- [Work instructions]: Nothing outside the range is wanted. Repeat exactly the lines below from the one with "- largest cell class unchanged" through the one with "- clock skew shrank 0.0037 ns".

[Data extracted from a collection]
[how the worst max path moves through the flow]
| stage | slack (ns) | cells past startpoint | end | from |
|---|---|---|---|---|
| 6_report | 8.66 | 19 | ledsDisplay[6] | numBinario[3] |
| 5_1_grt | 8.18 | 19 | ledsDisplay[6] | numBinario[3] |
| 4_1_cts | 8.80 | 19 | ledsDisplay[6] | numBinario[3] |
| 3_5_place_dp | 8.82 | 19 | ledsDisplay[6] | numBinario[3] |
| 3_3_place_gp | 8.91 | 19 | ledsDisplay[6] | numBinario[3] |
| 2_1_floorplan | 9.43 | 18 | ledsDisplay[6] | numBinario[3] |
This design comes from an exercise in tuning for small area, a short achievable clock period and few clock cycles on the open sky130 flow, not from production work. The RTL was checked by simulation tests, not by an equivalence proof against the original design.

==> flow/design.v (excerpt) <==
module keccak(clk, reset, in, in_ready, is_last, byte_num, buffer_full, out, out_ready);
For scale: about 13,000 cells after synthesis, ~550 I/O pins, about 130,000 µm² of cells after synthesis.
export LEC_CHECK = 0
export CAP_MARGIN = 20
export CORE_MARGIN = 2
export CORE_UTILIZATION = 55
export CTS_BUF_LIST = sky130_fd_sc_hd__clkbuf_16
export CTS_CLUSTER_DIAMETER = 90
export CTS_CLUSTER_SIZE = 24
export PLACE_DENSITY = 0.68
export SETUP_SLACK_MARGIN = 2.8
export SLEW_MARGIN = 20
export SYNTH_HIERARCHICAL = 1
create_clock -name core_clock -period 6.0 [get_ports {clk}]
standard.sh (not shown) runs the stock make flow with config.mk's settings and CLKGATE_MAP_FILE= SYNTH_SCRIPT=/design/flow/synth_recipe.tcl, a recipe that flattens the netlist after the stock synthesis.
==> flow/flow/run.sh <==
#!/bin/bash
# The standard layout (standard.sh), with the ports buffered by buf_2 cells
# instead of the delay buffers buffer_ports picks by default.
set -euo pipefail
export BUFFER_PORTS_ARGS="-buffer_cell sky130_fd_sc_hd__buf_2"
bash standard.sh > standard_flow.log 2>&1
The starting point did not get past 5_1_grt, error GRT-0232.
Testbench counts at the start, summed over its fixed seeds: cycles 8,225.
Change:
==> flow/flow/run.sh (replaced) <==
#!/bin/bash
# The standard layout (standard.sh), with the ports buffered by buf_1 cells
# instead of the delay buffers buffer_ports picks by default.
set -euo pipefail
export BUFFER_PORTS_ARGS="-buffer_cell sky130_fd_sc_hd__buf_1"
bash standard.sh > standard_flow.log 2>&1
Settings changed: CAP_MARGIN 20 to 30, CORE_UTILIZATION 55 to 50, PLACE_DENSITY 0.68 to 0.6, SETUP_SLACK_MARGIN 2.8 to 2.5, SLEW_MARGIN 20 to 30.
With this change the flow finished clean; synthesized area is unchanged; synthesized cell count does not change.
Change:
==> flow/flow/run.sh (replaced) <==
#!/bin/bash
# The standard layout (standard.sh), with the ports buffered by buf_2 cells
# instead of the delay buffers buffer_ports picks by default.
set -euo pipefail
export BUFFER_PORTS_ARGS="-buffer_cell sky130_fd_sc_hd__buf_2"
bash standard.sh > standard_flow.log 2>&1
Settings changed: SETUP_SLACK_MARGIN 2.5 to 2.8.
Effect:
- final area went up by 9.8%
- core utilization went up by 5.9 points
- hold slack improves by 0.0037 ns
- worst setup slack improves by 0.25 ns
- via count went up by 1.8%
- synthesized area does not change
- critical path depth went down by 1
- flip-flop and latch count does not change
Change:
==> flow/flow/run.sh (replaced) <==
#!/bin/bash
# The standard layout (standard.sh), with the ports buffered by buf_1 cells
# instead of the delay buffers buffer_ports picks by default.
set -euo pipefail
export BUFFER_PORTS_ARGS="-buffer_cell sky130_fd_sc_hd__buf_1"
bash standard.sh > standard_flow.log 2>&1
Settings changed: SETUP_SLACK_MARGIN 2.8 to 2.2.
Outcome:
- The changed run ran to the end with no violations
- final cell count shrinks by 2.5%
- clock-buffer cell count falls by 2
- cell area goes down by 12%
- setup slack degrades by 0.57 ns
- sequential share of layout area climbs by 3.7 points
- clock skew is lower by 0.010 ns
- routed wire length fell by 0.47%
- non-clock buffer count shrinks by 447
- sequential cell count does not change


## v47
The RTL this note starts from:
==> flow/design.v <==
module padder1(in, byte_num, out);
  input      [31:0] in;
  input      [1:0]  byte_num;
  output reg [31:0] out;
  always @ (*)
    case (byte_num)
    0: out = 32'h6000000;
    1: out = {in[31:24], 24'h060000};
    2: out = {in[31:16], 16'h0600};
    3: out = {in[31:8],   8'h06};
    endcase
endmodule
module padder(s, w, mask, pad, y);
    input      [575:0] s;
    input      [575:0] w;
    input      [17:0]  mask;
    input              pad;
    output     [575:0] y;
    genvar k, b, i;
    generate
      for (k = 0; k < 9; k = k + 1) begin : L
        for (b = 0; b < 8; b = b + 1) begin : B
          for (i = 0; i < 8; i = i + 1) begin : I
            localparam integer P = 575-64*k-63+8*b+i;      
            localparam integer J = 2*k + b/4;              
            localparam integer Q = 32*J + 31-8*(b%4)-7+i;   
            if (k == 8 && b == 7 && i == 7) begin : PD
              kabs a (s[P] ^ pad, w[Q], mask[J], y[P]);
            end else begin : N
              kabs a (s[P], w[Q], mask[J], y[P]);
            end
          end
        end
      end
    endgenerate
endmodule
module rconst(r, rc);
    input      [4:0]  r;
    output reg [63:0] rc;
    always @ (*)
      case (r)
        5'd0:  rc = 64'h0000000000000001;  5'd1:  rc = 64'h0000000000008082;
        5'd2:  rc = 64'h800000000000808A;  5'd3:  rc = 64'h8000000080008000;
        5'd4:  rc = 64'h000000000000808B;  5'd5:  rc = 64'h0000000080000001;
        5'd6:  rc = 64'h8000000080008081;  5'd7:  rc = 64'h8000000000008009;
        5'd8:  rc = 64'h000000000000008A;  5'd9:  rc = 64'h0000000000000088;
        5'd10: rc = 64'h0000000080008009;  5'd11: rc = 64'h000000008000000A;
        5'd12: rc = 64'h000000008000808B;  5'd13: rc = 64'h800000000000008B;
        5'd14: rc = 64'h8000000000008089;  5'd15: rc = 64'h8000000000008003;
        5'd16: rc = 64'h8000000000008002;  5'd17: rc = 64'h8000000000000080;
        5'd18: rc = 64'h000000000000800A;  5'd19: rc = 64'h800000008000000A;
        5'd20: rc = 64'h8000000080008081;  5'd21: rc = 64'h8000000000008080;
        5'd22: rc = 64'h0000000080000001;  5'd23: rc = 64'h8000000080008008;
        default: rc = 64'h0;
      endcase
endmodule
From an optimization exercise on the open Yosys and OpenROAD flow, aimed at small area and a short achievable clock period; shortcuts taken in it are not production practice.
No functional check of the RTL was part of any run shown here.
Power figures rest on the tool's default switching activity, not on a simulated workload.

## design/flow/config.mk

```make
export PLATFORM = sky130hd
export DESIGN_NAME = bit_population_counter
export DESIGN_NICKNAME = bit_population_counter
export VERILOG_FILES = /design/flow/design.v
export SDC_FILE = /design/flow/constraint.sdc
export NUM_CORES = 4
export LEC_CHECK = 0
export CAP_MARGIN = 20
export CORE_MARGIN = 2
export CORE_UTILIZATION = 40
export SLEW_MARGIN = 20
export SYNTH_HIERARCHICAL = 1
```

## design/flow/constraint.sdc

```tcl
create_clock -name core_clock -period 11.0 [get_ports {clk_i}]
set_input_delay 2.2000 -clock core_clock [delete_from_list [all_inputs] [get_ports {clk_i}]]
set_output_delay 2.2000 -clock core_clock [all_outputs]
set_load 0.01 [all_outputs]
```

---

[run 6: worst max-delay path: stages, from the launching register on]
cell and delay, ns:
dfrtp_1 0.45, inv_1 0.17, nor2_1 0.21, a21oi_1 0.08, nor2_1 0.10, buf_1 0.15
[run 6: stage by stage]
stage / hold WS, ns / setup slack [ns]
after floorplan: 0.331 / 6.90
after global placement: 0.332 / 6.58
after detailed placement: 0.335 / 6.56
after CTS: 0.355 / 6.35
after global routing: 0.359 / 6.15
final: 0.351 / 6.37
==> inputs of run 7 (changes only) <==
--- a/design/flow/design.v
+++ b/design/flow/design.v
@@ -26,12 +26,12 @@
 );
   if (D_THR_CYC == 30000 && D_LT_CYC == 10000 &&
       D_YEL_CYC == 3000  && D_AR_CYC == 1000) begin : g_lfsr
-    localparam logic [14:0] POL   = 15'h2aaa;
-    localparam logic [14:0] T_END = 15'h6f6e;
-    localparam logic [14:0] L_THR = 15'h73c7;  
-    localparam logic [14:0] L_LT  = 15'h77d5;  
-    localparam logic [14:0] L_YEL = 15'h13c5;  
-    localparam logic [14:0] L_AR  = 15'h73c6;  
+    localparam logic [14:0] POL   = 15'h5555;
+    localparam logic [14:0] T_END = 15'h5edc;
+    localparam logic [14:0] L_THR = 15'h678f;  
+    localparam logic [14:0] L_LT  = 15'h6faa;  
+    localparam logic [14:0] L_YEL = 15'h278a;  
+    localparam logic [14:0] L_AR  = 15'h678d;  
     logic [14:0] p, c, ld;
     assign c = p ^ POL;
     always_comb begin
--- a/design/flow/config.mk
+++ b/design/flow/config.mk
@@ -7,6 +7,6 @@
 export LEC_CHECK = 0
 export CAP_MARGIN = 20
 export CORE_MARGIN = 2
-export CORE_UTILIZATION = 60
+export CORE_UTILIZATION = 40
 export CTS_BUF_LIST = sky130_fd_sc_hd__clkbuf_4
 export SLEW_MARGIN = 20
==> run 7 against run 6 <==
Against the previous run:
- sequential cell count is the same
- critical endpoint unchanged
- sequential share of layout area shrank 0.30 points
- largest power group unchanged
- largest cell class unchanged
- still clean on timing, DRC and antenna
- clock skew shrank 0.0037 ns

--

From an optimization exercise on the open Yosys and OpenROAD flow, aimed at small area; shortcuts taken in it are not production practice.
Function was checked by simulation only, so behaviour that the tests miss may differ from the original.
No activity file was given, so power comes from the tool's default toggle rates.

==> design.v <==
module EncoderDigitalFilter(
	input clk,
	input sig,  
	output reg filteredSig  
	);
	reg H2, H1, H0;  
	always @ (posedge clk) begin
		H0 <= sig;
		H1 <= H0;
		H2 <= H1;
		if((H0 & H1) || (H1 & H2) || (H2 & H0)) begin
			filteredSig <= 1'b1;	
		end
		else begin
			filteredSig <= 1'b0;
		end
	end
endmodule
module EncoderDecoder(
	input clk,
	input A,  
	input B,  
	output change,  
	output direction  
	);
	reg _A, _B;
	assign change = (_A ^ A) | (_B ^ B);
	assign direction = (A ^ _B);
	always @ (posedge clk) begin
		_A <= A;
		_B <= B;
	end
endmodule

- [Output for this task]:
- largest cell class unchanged
- still clean on timing, DRC and antenna
- clock skew shrank 0.0037 ns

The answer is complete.